• DATA SUPPLIED:
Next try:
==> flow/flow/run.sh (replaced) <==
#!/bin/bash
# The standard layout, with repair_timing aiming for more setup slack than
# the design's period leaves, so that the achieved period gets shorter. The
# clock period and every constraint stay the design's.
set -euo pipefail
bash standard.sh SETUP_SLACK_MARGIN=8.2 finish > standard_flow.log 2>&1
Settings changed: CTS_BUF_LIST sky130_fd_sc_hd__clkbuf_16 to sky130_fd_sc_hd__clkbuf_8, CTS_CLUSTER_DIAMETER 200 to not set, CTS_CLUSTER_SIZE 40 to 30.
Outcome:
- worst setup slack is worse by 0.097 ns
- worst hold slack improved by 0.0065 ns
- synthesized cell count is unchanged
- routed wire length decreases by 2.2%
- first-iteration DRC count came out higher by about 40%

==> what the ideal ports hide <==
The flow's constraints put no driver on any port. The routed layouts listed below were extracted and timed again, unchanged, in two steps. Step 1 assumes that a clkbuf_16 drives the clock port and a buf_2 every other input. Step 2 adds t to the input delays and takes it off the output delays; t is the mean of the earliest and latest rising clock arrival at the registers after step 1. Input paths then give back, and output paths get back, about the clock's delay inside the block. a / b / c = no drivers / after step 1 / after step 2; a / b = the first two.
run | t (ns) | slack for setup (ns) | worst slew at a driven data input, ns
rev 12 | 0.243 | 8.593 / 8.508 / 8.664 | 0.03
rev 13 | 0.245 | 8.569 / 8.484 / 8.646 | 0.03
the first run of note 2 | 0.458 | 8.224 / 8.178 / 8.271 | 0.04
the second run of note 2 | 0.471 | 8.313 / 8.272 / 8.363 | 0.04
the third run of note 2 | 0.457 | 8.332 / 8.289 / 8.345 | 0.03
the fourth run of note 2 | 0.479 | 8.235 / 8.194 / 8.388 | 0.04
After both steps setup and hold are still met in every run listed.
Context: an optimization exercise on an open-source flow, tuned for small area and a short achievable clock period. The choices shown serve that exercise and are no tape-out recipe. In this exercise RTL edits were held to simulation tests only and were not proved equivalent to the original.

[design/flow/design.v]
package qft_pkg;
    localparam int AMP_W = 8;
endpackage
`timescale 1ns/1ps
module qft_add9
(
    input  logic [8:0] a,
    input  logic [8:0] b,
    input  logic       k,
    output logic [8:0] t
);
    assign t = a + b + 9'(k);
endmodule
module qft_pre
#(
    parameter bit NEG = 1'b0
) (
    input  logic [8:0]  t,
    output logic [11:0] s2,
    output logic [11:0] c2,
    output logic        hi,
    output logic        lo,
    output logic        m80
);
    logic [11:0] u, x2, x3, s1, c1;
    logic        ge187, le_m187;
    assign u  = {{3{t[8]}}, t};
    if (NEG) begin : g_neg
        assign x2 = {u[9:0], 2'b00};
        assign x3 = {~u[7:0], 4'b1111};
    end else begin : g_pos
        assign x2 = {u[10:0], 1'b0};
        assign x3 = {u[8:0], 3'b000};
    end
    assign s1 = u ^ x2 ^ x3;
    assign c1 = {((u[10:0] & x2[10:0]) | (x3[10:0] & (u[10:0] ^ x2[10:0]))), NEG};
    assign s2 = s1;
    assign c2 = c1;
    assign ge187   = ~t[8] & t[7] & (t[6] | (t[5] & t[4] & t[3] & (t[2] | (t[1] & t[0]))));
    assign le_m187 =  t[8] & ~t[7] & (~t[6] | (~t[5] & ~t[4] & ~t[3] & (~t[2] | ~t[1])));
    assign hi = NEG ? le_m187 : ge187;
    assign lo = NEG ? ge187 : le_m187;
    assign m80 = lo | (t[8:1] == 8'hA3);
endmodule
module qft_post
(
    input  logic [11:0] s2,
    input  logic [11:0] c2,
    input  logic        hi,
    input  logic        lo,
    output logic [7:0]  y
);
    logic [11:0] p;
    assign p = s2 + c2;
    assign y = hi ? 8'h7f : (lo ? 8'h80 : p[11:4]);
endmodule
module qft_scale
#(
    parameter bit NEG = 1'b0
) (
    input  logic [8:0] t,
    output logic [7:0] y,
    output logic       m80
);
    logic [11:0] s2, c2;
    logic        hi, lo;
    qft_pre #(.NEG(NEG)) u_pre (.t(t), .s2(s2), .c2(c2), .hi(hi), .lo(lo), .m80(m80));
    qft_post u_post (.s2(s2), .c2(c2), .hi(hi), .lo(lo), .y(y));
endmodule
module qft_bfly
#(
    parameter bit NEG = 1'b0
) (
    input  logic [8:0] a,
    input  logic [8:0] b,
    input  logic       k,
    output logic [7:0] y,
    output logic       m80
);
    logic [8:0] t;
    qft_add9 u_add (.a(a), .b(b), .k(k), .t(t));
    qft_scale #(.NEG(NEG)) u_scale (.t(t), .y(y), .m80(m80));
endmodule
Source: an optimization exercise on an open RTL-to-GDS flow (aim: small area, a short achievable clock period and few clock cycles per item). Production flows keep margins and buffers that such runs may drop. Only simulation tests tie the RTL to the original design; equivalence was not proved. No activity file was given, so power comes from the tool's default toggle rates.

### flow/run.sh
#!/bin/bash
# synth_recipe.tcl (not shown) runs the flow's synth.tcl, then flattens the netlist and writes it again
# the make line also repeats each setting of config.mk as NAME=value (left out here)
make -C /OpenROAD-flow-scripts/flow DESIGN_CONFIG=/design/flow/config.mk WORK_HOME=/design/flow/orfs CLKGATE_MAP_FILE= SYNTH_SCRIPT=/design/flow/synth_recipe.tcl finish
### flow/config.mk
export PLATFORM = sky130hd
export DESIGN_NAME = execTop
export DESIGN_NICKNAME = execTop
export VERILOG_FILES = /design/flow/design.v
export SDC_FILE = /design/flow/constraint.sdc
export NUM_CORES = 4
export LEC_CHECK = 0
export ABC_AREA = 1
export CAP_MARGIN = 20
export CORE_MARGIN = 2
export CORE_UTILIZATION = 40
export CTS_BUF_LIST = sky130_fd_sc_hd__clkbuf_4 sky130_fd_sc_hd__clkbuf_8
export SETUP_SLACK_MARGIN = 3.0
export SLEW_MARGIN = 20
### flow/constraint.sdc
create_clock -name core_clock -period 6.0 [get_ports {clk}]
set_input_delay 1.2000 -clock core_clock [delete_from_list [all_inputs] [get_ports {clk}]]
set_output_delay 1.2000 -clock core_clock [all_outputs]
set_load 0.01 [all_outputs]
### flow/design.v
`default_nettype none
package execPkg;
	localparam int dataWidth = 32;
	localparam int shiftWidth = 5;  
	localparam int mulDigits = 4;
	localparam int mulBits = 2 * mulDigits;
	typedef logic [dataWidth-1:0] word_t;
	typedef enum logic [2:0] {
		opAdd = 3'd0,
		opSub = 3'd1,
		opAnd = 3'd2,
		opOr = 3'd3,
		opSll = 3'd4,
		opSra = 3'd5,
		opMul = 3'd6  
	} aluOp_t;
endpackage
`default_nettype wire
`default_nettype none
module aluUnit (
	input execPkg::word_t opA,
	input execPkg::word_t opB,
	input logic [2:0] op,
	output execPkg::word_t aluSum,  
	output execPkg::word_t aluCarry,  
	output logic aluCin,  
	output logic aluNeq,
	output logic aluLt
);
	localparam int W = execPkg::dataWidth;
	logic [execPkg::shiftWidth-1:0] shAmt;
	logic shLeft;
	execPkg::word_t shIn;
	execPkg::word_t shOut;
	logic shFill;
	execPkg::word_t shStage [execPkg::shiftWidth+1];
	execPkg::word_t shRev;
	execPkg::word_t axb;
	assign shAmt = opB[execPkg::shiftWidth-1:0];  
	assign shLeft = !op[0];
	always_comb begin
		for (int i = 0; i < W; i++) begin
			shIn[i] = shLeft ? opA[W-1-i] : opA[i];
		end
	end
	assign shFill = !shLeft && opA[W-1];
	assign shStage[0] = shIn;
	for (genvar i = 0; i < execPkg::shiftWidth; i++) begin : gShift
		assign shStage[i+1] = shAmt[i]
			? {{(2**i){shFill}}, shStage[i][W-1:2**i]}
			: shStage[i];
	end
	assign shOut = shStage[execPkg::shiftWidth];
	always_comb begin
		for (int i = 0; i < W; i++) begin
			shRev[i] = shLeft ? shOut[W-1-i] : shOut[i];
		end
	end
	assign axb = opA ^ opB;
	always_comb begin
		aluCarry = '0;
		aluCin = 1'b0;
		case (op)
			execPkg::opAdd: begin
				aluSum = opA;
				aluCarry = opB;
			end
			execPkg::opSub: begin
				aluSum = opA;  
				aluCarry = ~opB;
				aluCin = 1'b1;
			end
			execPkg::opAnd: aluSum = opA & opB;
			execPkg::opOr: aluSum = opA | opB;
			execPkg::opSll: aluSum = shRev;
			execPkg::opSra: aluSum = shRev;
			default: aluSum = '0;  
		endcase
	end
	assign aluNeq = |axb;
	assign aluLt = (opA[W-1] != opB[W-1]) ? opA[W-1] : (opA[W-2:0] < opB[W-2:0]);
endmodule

---

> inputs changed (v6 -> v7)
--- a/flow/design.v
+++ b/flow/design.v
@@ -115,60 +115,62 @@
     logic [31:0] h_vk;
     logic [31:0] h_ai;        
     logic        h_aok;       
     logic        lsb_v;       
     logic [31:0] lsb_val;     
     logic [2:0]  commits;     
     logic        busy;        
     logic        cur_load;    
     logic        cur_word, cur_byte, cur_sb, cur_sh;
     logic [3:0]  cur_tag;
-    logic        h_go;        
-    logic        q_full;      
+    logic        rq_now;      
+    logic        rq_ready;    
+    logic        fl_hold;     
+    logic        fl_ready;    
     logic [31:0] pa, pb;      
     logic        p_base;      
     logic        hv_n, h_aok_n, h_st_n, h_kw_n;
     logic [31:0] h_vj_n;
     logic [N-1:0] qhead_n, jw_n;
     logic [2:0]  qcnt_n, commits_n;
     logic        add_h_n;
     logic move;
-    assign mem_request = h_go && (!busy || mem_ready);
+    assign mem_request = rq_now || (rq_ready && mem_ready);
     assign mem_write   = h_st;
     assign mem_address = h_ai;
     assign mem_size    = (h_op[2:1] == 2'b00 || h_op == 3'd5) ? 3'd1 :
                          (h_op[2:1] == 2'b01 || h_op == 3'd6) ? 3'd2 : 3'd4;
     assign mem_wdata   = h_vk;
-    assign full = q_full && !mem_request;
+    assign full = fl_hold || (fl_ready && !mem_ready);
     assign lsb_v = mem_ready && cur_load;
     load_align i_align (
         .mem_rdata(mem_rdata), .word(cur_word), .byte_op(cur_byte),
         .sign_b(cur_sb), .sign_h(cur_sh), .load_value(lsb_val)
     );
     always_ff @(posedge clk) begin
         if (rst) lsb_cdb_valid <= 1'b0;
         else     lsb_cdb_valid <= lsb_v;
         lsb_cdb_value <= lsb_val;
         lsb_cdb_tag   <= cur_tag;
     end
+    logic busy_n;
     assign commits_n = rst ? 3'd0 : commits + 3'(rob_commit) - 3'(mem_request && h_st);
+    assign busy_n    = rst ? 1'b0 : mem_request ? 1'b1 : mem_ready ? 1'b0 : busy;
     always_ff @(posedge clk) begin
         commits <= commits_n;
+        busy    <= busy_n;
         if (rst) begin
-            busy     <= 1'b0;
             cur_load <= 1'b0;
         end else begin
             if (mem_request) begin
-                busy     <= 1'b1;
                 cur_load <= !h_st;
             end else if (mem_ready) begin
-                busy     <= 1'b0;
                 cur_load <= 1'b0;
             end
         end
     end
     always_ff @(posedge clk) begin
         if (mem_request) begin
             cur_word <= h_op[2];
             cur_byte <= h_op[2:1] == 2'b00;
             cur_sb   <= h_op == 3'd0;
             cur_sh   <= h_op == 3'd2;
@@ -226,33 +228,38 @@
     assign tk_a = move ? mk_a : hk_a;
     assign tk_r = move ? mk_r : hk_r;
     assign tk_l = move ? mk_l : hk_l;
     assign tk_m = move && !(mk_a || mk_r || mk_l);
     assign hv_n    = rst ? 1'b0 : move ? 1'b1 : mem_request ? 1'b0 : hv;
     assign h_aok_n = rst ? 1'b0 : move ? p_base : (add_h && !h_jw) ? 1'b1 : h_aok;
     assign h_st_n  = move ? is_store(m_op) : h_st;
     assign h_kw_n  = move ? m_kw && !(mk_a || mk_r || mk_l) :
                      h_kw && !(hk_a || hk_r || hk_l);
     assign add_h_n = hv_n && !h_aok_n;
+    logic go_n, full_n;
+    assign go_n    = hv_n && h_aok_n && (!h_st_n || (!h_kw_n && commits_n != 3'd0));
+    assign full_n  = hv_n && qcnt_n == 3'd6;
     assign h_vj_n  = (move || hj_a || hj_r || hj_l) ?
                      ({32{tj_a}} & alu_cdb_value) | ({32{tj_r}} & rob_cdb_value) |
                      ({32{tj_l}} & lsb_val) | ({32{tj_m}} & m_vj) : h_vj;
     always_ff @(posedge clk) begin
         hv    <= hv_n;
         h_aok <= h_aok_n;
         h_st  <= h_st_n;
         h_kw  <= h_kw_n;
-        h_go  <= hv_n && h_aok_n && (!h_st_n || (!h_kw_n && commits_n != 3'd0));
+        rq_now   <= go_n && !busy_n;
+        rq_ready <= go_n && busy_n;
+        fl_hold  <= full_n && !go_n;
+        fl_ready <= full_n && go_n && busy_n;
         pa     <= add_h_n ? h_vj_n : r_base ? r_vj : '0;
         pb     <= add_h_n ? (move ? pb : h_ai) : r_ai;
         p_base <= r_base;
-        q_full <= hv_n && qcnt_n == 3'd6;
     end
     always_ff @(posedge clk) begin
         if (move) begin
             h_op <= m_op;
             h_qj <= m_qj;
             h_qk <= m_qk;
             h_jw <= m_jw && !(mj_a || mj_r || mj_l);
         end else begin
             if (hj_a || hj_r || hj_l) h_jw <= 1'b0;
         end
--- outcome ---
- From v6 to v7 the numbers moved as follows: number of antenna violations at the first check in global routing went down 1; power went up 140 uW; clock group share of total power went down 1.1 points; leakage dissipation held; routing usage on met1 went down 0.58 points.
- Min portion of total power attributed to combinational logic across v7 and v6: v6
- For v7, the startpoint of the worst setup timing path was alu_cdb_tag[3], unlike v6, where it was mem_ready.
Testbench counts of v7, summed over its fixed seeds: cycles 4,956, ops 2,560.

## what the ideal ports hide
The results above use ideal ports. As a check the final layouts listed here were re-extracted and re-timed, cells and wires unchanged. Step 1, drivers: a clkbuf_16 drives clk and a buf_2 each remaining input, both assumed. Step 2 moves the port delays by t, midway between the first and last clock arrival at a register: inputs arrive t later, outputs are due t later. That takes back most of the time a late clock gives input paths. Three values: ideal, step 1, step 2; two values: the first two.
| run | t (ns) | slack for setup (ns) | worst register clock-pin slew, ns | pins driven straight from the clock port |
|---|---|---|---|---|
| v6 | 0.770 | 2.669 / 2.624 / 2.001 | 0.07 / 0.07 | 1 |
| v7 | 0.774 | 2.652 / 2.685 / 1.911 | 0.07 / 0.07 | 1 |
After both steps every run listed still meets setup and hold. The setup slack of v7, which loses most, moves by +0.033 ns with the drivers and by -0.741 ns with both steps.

• TASK TO CARRY OUT:
Please write out, exactly as they appear above, only the lines in the stretch from the line with "logic [31:0] h_vk;" through the line with "logic [31:0] h_vj_n;".

• ANSWER TO THE PROBLEM:
     logic [31:0] h_vk;
     logic [31:0] h_ai;        
     logic        h_aok;       
     logic        lsb_v;       
     logic [31:0] lsb_val;     
     logic [2:0]  commits;     
     logic        busy;        
     logic        cur_load;    
     logic        cur_word, cur_byte, cur_sb, cur_sh;
     logic [3:0]  cur_tag;
-    logic        h_go;        
-    logic        q_full;      
+    logic        rq_now;      
+    logic        rq_ready;    
+    logic        fl_hold;     
+    logic        fl_ready;    
     logic [31:0] pa, pb;      
     logic        p_base;      
     logic        hv_n, h_aok_n, h_st_n, h_kw_n;
     logic [31:0] h_vj_n;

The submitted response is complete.